La revista Life, en su versión en español, con abundantes registros gráficos aseguró que la mayoría de los vietnamitas justificaba la intervención norteamericana. Dentro de ese núcleo, 56% afirmaba que era “muy importante” que el Sur no haya caído en manos del Vietcong y del Norte.
Una fuerte minoría que superaba 35% manifiestó a los encuestadores: “la guerra nunca es útil y ésta tampoco”.
Los cronistas anotaron, por otra parte, que 45% dijo, palabra más palabra menos, que aunque la guerra se justificaba, Washington había fracasado en su intento de evitar una victoria comunista en Vietnam.
Luego, si la mayoría (63% contra 26%) hubiera sabido en 1961 que la guerra sería tan larga, sangrienta y costosa, no la hubiera apoyado. En ese momento, 9% aceptaba la retirada aunque condujese a la ocupación del área por los comunistas; 18% aceptaba la paz “con formulación de gobierno que incluya a los comunistas”, aunque ello significase la victoria Vietcong posterior; 83% quería “neutralizar Surasia” con un acuerdo que no favoreciera a Washington ni a Moscú.
Los resultados provisionales causaron estruendo en todo Occidente. Los halcones, los amigos de la guerra, llegaron hasta el paroxismo. En las plazas de armas de todo el continente se escucharon encendidas arengas en las que se acusaba a la Casa Blanca de estar “infecta de comunistas” y al presidente Nixon de ser “agente de la sinarquía internacional”. Era una virtual sublevación.
En la sede central de la Asociación Nacional del Rifle (NRA), sita en el Condado de Fairfax, Virginia, sus asociados mostraron su enojo.
Dispararon once salvas de repudio y quemaron un monigote que representaba a Nixon.

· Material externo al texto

## src/rtl/crc32_d8_calc.sv

```systemverilog
`default_nettype none
// ============================================================================
//  Module      : crc32_d8_calc
//  Description : Byte-serial Ethernet CRC-32 (IEEE 802.3, reflected) generator.
//                Absorbs one byte per clock while crc_en is high and presents
//                the running FCS on crc_result. The frame builder appends this
//                value LSB byte first.
//                Optional macro CRC32_D8_CHECK_EN adds the crc_ok residue
//                comparator output for receive-side frame checking.
//  Revision    : 1.0 - initial release
// ============================================================================
module crc32_d8_calc #(
    parameter logic [31:0] CRC_INIT   = 32'hFFFF_FFFF,
    parameter logic [31:0] CRC_XOROUT = 32'hFFFF_FFFF
) (
    input  logic        clk,
    input  logic        rst,
    input  logic [7:0]  data,
    input  logic        crc_init,
    input  logic        crc_en,
    output logic [31:0] crc_result
`ifdef CRC32_D8_CHECK_EN
    ,
    output logic        crc_ok
`endif
);

    // Reflected form of 0x04C11DB7 (shift-right implementation)
    localparam logic [31:0] c_POLY_REFL = 32'hEDB8_8320;
    // Register value left after absorbing a good frame plus its own FCS
    localparam logic [31:0] c_RESIDUE   = 32'hDEBB_20E3;

    logic [31:0] r_crc_q;
    logic [7:0]  w_data;
    logic [31:0] w_crc_next;

    // Eight chained single-bit LFSR steps, data consumed LSB first; the loop
    // is fully unrolled into a flat XOR network.
    function automatic logic [31:0] f_next8(input logic [31:0] crc,
                                            input logic [7:0]  d);
        logic [31:0] c;
        logic        fb;
        c = crc;
        for (int i = 0; i < 8; i++) begin
            fb = c[0] ^ d[i];
            c  = (c >> 1) ^ (fb ? c_POLY_REFL : 32'h0000_0000);
        end
        return c;
    endfunction

    // Keep an undriven/X data bus out of the XOR network when not absorbing
    assign w_data = crc_en ? data : 8'h00;

    // Next register value if the current byte is absorbed
    always_comb begin
        w_crc_next = f_next8(r_crc_q, w_data);
    end

    // CRC register: rst > crc_init > crc_en > hold
    always_ff @(posedge clk) begin
        if (rst) begin
            r_crc_q <= CRC_INIT;
        end else if (crc_init) begin
            r_crc_q <= CRC_INIT;
        end else if (crc_en) begin
            r_crc_q <= w_crc_next;
        end
    end

    // Output is the register XORed with the final mask, no further reflection
    assign crc_result = r_crc_q ^ CRC_XOROUT;

`ifdef CRC32_D8_CHECK_EN
    // Good-frame detection once payload and appended FCS have been absorbed
    assign crc_ok = (r_crc_q == c_RESIDUE);
`endif

endmodule
`default_nettype wire

```

## config.mk

```make
export PLATFORM = sky130hd
export DESIGN_NAME = crc32_d8_calc
export DESIGN_NICKNAME = d
export VERILOG_FILES = /design/src/rtl/crc32_d8_calc.sv
export SDC_FILE = /design/constraint.sdc
export NUM_CORES = 1
export LEC_CHECK = 0
export CAP_MARGIN = 20
export CORE_MARGIN = 5
export CORE_UTILIZATION = 45
export DETAILED_ROUTE_END_ITERATION = 8
export PLACE_DENSITY = 0.81
export REMOVE_ABC_BUFFERS = 1
export SLEW_MARGIN = 5
export SYNTH_ARGS = -nofsm -noshare
export SYNTH_HDL_FRONTEND = slang
export SYNTH_SLANG_ARGS = --single-unit
export TNS_END_PERCENT = 30
```

## constraint.sdc

```tcl
create_clock -name clk -period 1.9 [get_ports clk]
set_input_delay 0.38 -clock clk [delete_from_list [all_inputs] [get_ports clk]]
set_output_delay 0.38 -clock clk [all_outputs]
set_load 0.05 [all_outputs]
```

After elaboration in Yosys (flattened, before gate mapping)
Index checks and enable logic that the tools add are counted.
- word-level logic and storage cells: 28
- flip-flop bits (word level): 32
- output and inout port bits: 32
- multiplexer cells: 9
- reductions and logical operators: 1
- bitwise gates (word level): 17
- operators by type and width (operator ; number):
    $mux 32 ; 8
    $xor 31x32->32 ; 8
    $not 32->32 ; 1
    $mux 8 ; 1
    $xor 1x1->1 ; 8
    $reduce_or 2->1 ; 1

Logic depth before layout (Yosys ltp)
Gate-level depths: netlist (run 1).
- depth in word-level cells: 25
- gate-level depth with buffers: 7
- depth with buffers taken out: 6

Least setup slack after synthesis (run 1)
Ideal clock, no wire load.
- path kind: in2reg
- from: input port data[0]
- to: register r_crc_q[22]
- setup slack: -81 ps
- path buffers: 1
- cell stages on the path: 7
- data arrival time: 1854 ps
- data required time: 1773 ps
- cell sequence: buf_4 > xor2_2 > nand2_2 > xor3_2 > xnor3_2 > xnor2_1 > o21ai_1
- word-level cells in the longest chain between the ends: 13
- RTL lines (item ; RTL line ; source):
    start: declaration ; 18 ; input logic [7:0] data,
    $mux 8 (*) ; 52 ; assign w_data = crc_en ? data : 8'h00;
    $xor 1x1->1 (*) ; 45 ; fb = c[0] ^ d[i];
    $mux 32 (*) ; 46 ; c = (c >> 1) ^ (fb ? c_POLY_REFL : 32'h0000_0000);
    $xor 31x32->32 (*) (6 in series) ; 46 ;
    $xor 1x1->1 ; 45 ;
    $mux 32 ; 46 ;
    $xor 31x32->32 (*) (2 in series) ; 46 ;
    end signal: assignment ; 66 ; r_crc_q <= w_crc_next;
    end: declaration ; 33 ; logic [31:0] r_crc_q;
Every way passes the cells marked *; elsewhere a longest branch is shown, timed or not.
A chain may end at the register's enable or synchronous reset.

Worst setup path after layout (run 1)
- from: register r_crc_q[6]
- to: register r_crc_q[18]
- word-level cells in the longest chain between the ends: 10
- RTL lines (item ; RTL line):
    $xor 31x32->32 (6 in series) ; 46
    $xor 1x1->1 ; 45
    $mux 32 ; 46
    $xor 31x32->32 (2 in series) ; 46
No other way between the ends.

==> Flow_metrics.wiki, run 1 <==
{| class="wikitable"
! Metric !! Value
|-
| Run status || complete, no violations
|-
| Maximum fanout count along the critical path || 4
|-
| Count of port buffers added during placement || 43
|-
| Flip-flop count of the largest register after layout || 32
|-
| Layout area overhead || 39.33%
|-
| Sequential group share of total power || 0.262
|-
| Ratio of total power to cell area || 927.5 nW/µm²
|-
| Initial detailed-routing violation count || 77
|-
| WL per Instance || 14.37 µm
|-
| Setup tns final || 0 ns
|-
| RSZ-0062 raised after global routing || false
|-
| Worst path arrival time || 2.00 ns
|-
| Via count of the first global-routing pass || 1954
|-
| Hold Worst Slack || 0.4682 ns
|-
| Clock tree from TritonCTS || yes
|-
| Post-placement setup slack || -0.4631 ns
|-
| Final Critical Period || 1.816 ns
|-
| Synth Register Bits || 32
|-
| X dimension of the die || 81.29 µm
|-
| Top Registers || r_crc_q: 32 flops
|-
| Chip height || 81.29 µm
|-
| Insertion delay to the later sink of the worst-skew pair || 0.29 ns
|-
| Clock buffer count from CTS || 5
|-
| Post-synthesis cell type count || 32
|-
| Most flops, register || r_crc_q
|-
| Initial Util || 0.4565
|-
| Worst slew margin relative to its limit || 0.7800
|-
| Count of antenna diodes in the layout || 0
|-
| Mean instance size in the synthesized netlist || 9.076 µm²
|-
| WL final || 5.764 mm
|-
| Number of antenna violations at the first check in global routing || 0
|-
| Leakage || 1.646 nW
|-
| Drt drc || 0
|-
| Int Pwr || 0.001915 W
|-
| Routability cong. || 0.8200
|-
| Pins over their slew limit || 0
|-
| Combinational group share of total power || 0.495
|-
| Global-route wire length before repair || 9.418 mm
|-
| Sink Count || 32
|-
| Std cell rows || 26
|-
| Yosys synthesis warning count || 0
|-
| Via count || 1897
|-
| Maximum number of pins on one net before global-route repair || 28
|-
| Die area || 6608 µm²
|-
| Post-DP HPWL || 4.359 mm
|-
| Number of nets with antenna violations after detailed routing || 0
|-
| Slew at the pin closest to its max-slew limit || 0.3276 ns
|-
| Clock transition time at the flip-flop clock pins of the worst setup and hold paths || 0.07 ns
|-
| H-tree levels || 2
|-
| Max cap viols || 0
|-
| Bufs on Longest Clock Path || 2
|-
| Switching fraction of total power || 0.3520
|-
| Pre-Repair DR Iteration Count || 4
|-
| Net total in the final layout || 342
|-
| Commonest non-fill, non-tap cell in the layout || sky130_fd_sc_hd__buf_4
|-
| Final Hold Viols || 0
|-
| Layout cells sized above 1 || 0.3293
|-
| WP data required || 2.08 ns
|-
| Core occupancy in the finished layout || 0.6361
|-
| Share of synthesized area occupied by flip-flops and latches || 0.2801
|-
| Period Utilization, post-route || 0.9556
|-
| Core Region || 5010 µm²
|-
| Share of power burned in the clock network || 0.243
|-
| Worst-case vdd ir drop || 0.0004952 V
|-
| Cell at the root of the clock tree || sky130_fd_sc_hd__clkbuf_8
|-
| Kind of start point of the critical path || flop
|-
| Net switching power of the design || 0.001040 W
|-
| Crit path setup slack, layout || 0.08445 ns
|-
| Number of vias per cell after detailed routing || 4.731
|-
| Fmax || 0.5508 GHz
|-
| Most frequent cells in the layout || 73 x sky130_fd_sc_hd__buf_4, 55 x sky130_fd_sc_hd__xnor2_1, 33 x sky130_fd_sc_hd__nand2_1
|-
| Hold Path Class || flop to flop
|-
| Mapped Cells || 252
|-
| Final clock skew || 0.007020 ns
|-
| Number of ports placed on the die boundary || 44
|-
| Setup-failing EPs final || 0
|-
| Post-synth design cell area || 2287 µm²
|-
| Worst Setup Path Type || flop to flop
|-
| Endpoint type of the worst setup path || flop
|-
| Aggregate global-route resource usage || 0.1892
|-
| CTS hold repair buffers || 0
|-
| Global route overflow || 0
|}
==> power by group through the flow <==
| stage | combinational [W] | sequential, W | clock, W |
|---|---|---|---|
| finish | 0.00146 | 0.000775 | 0.000717 |
| global route | 0.00157 | 0.000781 | 0.000747 |
| CTS | 0.00146 | 0.000772 | 0.000724 |
| detailed placement | 0.00143 | 0.000787 | 0 |
| global placement | 0.00140 | 0.000787 | 0 |
| floorplan | 0.000971 | 0.000777 | 0 |
==> kinds of logic (layout without fill, tap and decap cells) <==
group,after synthesis,count (layout),share of synthesized area
xor gates and xnor gates,86,86,0.4218
buffers and inverters,50,129,0.09792
and+or+nand+nor,48,48,0.08917
AOI/OAI and AO/OA,35,35,0.1067
DFF,32,32,0.2801
muxes,1,1,0.004377
==> final timing paths <==
path,from,to,slack (ns),cells after the start
max,r_crc_q[6],r_crc_q[18],0.08,6
min,r_crc_q[30],r_crc_q[30],0.47,1
max reg2reg,r_crc_q[6],r_crc_q[18],0.08,6
min reg2reg,r_crc_q[30],r_crc_q[30],0.47,1
==> layer usage <==
layer,GRT usage,up-vias,share of wire
li1,-,940,-
met1,0.2158,894,0.41
met2,0.3298,49,0.49
met3,0.05100,14,0.058
met4,0.08108,0,0.035
met5,0,-,0
==> final cells by class <==
cell class,count,area (µm²)
Clock inverter,1,30.03
Fill cell,439,1823
Timing Repair Buffer,88,715.7
Clock buffer,7,96.34
Multi-Input combinational cell,170,1478
Inverter,33,137.6
Sequential cell,32,641.9
Tap cell,70,87.58
==> synthesized netlist by cell type, drive strengths merged <==
library cell,number,area share
a211oi,1,0.0055
bufinv,1,0.0077
xor2,14,0.072
dfxtp,32,0.28
a21oi,4,0.0088
nor2,9,0.018
mux2i,1,0.0044
o21ai,6,0.013
clkbuf,14,0.025
or2,1,0.0027
nand3,1,0.0022
a211o,1,0.0038
xnor3,8,0.080
xnor2,63,0.26
o211ai,23,0.075
inv,32,0.053
xor3,1,0.011
nor3,2,0.0044
nand2,35,0.062
buf,3,0.013
==> metrics by stage <==
stage                     instance area, µm²  power, W  instances
after floorplan                         2201  0.001748        235
after global placement                  2989  0.002187        393
after detailed placement                2989  0.002219        393
after CTS                               3167  0.002961        401
after global routing                    3187  0.003098        401
final                                   3187  0.002956        401
==> timing repair <==
item	CTS	global route
setup buffers	0	0
pin swaps	4	3
hold endpoints to repair	0	0
setup endpoints to repair	16	10
resized for setup	16	5
==> worst max-delay path, stage by stage (launching register included) <==
cell and delay (ns):
sky130_fd_sc_hd__dfxtp_1 0.42, sky130_fd_sc_hd__xor2_2 0.18, sky130_fd_sc_hd__xor3_2 0.49, sky130_fd_sc_hd__buf_4 0.19, sky130_fd_sc_hd__xnor2_2 0.21, sky130_fd_sc_hd__xnor2_1 0.15, sky130_fd_sc_hd__o21ai_1 0.07
No activity file was read; power rests on OpenSTA's default activity.
==> run 2: changes to the inputs <==
--- a/config.mk
+++ b/config.mk
@@ -8,6 +8,7 @@
 export CAP_MARGIN = 20
 export CORE_MARGIN = 5
 export CORE_UTILIZATION = 45
+export CTS_CLUSTER_SIZE = 14
 export DETAILED_ROUTE_END_ITERATION = 8
 export PLACE_DENSITY = 0.81
 export REMOVE_ABC_BUFFERS = 1
==> results of run 2 <==
The final DEF is identical to that of run 1; final timing and power are the same.
==> run 3: changes to the inputs <==
--- a/config.mk
+++ b/config.mk
@@ -10,7 +10,7 @@
 export CORE_UTILIZATION = 45
 export CTS_CLUSTER_SIZE = 14
 export DETAILED_ROUTE_END_ITERATION = 8
-export PLACE_DENSITY = 0.81
+export PLACE_DENSITY = 0.78
 export REMOVE_ABC_BUFFERS = 1
 export SLEW_MARGIN = 5
 export SYNTH_ARGS = -nofsm -noshare
==> constraint.sdc (replaced) <==
create_clock -name clk -period 2.2 [get_ports clk]
set_input_delay 0.44 -clock clk [delete_from_list [all_inputs] [get_ports clk]]
set_output_delay 0.44 -clock clk [all_outputs]
set_load 0.05 [all_outputs]
==> run 3 against run 2 <==
  * Die area is the same
  * Combinational power fell by 16%
  * Clock power fell by 41%
  * Sequential power fell by 14%
  * Design area is 3.1% lower
  * Total power fell by 22%
  * Worst setup slack got worse by 0.030 ns
  * Clock skew fell by 0.0034 ns
  * Final cell count fell by 2.0%
  * Hold slack got worse by 0.0012 ns
  * Clock-buffer cell count is 1 lower
  * Core utilization decreased by 1.9 points
  * Largest power group unchanged
  * Highest routed layer unchanged
==> Flow_metrics.wiki, run 3 (synthesized netlist as in run 1, its figures left out) <==
{| class="wikitable"
! Metric !! Value
|-
| WL final || 5.293 mm (-8.2%)
|-
| Fmax || 0.4661 GHz
|-
| WP data required || 1.76 ns (-0.32 ns)
|-
| Worst flop-to-flop path startpoint || r_crc_q[1]
|-
| Crit path setup slack, layout || 0.05454 ns (-0.02991 ns)
|-
| Global-route wire length before repair || 8.832 mm (-6.2%)
|-
| Worst path max stage delay || 0.82 ns (+0.33 ns)
|-
| Post-placement setup slack || -0.1793 ns (+0.2838 ns)
|-
| Slew at the pin closest to its max-slew limit || 0.5023 ns (+0.1747 ns)
|-
| Endpoint type of the worst setup path || output port
|-
| Number of antenna violations at the first check in global routing || 0 (unchanged)
|-
| Routability cong. || 0.8235 (+0.43%)
|-
| H-tree levels || 2 (unchanged)
|-
| Most flops, register || r_crc_q
|-
| WL per Instance || 13.47 µm (-6.3%)
|-
| Max cap viols || 0 (unchanged)
|-
| Initial detailed-routing violation count || 70 (-9.1%)
|-
| Die area || 6608 µm² (unchanged)
|-
| Sequential group share of total power || 0.289 (+0.027)
|-
| Cell at the root of the clock tree || sky130_fd_sc_hd__clkbuf_8
|-
| Net total in the final layout || 335 (-2.0%)
|-
| Switching fraction of total power || 0.3671 (+0.01510)
|-
| Number of nets with antenna violations after detailed routing || 0 (unchanged)
|-
| Launch instance of the worst min-delay path || r_crc_q[30]
|-
| Clock buffer count from CTS || 5 (unchanged)
|-
| Post-CTS setup buffer count || 0 (unchanged)
|-
| Source of the critical timing path || r_crc_q[0]
|-
| Total design power || 0.002313 W (-22%)
|-
| Layout area overhead || 35.07%
|-
| Chip height || 81.29 µm (unchanged)
|-
| Sink Count || 32 (unchanged)
|-
| Maximum number of pins on one net before global-route repair || 16 (-43%)
|-
| Ratio of total power to cell area || 748.9 nW/µm² (-19%)
|-
| Count of port buffers added during placement || 43 (unchanged)
|-
| Flip-flop count of the largest register after layout || 32 (unchanged)
|-
| Most frequent cells in the layout || 58 x sky130_fd_sc_hd__xnor2_1, 43 x sky130_fd_sc_hd__clkdlybuf4s50_1, 38 x sky130_fd_sc_hd__buf_4
|-
| Number of ports placed on the die boundary || 44 (unchanged)
|-
| Setup-failing EPs final || 0 (unchanged)
|-
| Period Utilization, post-route || 0.9752
|-
| Kind of start point of the critical path || flop
|-
| Via count || 1817 (-4.2%)
|-
| Hold Path Class || flop to flop
|-
| Pins over their slew limit || 0 (unchanged)
|-
| Crit path max-delay cell type || sky130_fd_sc_hd__clkdlybuf4s50_1
|-
| Commonest non-fill, non-tap cell in the layout || sky130_fd_sc_hd__xnor2_1
|-
| Cell family contributing the most delay on the critical path || buffers and inverters
|-
| Initial Util || 0.4565 (unchanged)
|-
| Core Region || 5010 µm² (unchanged)
|-
| Bufs and invs on worst path || 3 (+2)
|-
| Aggregate global-route resource usage || 0.1770 (-0.01223)
|-
| Share of power burned in the clock network || 0.182 (-0.061)
|-
| Post-DP HPWL || 4.243 mm (-2.7%)
|-
| Cells along the critical path || buf_4 > inv_1 > clkdlybuf4s50_1
|-
| Net switching power of the design || 0.0008492 W (-18%)
|-
| Int Pwr || 0.001464 W (-24%)
|-
| Run status || complete, no violations
|-
| Hold Worst Slack || 0.4670 ns (-0.001200 ns)
|-
| X dimension of the die || 81.29 µm (unchanged)
|-
| Top Registers || r_crc_q: 32 flops
|-
| Final Hold Viols || 0 (unchanged)
|-
| Count of instances resized after the clock tree is built || 0 (-16)
|-
| Setup tns final || 0 ns (unchanged)
|-
| Combinational group share of total power || 0.529 (+0.034)
|-
| Worst Setup Path Type || flop to output port
|-
| Layout cells sized above 1 || 0.1950 (-0.1343)
|-
| CTS hold repair buffers || 0 (unchanged)
|-
| Global route overflow || 0 (unchanged)
|-
| Std cell rows || 26 (unchanged)
|-
| Worst-case vdd ir drop || 0.0004721 V (-4.7%)
|-
| Final clock skew || 0.003641 ns (-0.003379 ns)
|-
| Bufs on Longest Clock Path || 2 (unchanged)
|-
| Clock transition time at the flip-flop clock pins of the worst setup and hold paths || 0.06 ns (about the same)
|-
| Maximum fanout count along the critical path || 4 (unchanged)
|-
| Area of all placed cells without fillers || 3089 µm² (-3.1%)
|-
| Count of antenna diodes in the layout || 0 (unchanged)
|-
| RSZ-0062 raised after global routing || false
|-
| Worst slew margin relative to its limit || 0.6641 (-0.1159)
|-
| Clock tree from TritonCTS || yes
|-
| Final Critical Period || 2.145 ns
|-
| Leakage || 1.467 nW (-11%)
|-
| Worst path arrival time || 1.71 ns (-0.29 ns)
|-
| Number of vias per cell after detailed routing || 4.623 (-2.3%)
|-
| Via count of the first global-routing pass || 1822 (-6.8%)
|-
| Insertion delay to the later sink of the worst-skew pair || 0.28 ns (about the same)
|-
| Drt drc || 0 (unchanged)
|-
| Area of placed instances || 3004 µm² (+0.50%)
|-
| Pre-Repair DR Iteration Count || 5 (+1)
|}
[run 3: cell count changes in the layout (fill, tap and decap cells not counted), moves of 2 or more]
cell,previous run,this run
sky130_fd_sc_hd__clkbuf_8,7,5
sky130_fd_sc_hd__xnor2_1,55,58
sky130_fd_sc_hd__buf_6,2,0
sky130_fd_sc_hd__dlygate4sd2_1,6,0
sky130_fd_sc_hd__clkdlybuf4s50_1,2,43
sky130_fd_sc_hd__xnor2_2,6,4
sky130_fd_sc_hd__buf_4,73,38
sky130_fd_sc_hd__dlymetal6s2s_1,3,0
[run 3: worst paths after layout]
| check | end | slack (ns) | cells past startpoint |
|---|---|---|---|
| worst max-delay path | crc_result[0] | 0.05 | 3 |
| worst min register to register | r_crc_q[30] | 0.47 | 1 |
| worst min-delay path | r_crc_q[30] | 0.47 | 1 |
| worst max register to register | r_crc_q[26] | 0.27 | 5 |
[run 3: cell type report]
cell class | count | area [µm²]
inverter | 33 | 137.6
clock inverter | 1 | 5.005
clock buffer | 6 | 72.57
fill | 457 | 1921
multi-input combinational | 170 | 1430
sequential | 32 | 640.6
timing repair buffer | 81 | 715.7
tap | 70 | 87.58
[run 3: metrics by stage]
step / cells / utilization
after detailed placement: 386 / 0.5997
after global placement: 386 / 0.5997
after global routing: 393 / 0.6166
after floorplan: 235 / -
final: 393 / 0.6166
after CTS: 393 / 0.6151
[run 3: power by group through the flow]
stage / Clock (W) / Combinational, W / Sequential [W]
2_1_floorplan: 0 / 0.000838 / 0.000671
3_3_place_gp: 0 / 0.00120 / 0.000682
3_5_place_dp: 0 / 0.00122 / 0.000682
4_1_cts: 0.000426 / 0.00122 / 0.000670
5_1_grt: 0.000445 / 0.00131 / 0.000676
6_report: 0.000421 / 0.00122 / 0.000670
[run 3: layer usage]
layer,vias up,GRT usage,part of all wire
met5,-,0,0
met4,0,0.05236,0.017
met3,11,0.04435,0.050
met2,41,0.3013,0.49
met1,845,0.2192,0.44
li1,920,-,-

En el documento que distribuyeron destilaban irritación, rabia, furor. Sentimientos que se acrecentaron cuando se conocieron las opiniones de y sobre Israel. Una ceñida mayoría (44% vs. 39%) deseaba “apoyo a Israel en caso de ataque árabe”; y 9% entendía que esta ayuda debía llegar al envío de tropas si hubiera sido necesario.
Los encuestadores concluyeron: “El pueblo de los Estados Unidos no parece dispuesto a convertir a Israel en otro Vietnam”.
Nuestro espacio concluye. Queda demasiado material para revisar de esta curiosa encuesta. Apenas sí pudimos esbozar la opinión de quienes sueñan con una guerra nuclear.
Por ejemplo, si bien la mayoría de los encuestados no parecía avalar el uso de armas atómicas para la defensa de terceros países, estaba dispuesta a extender un manto protector sobre Canadá.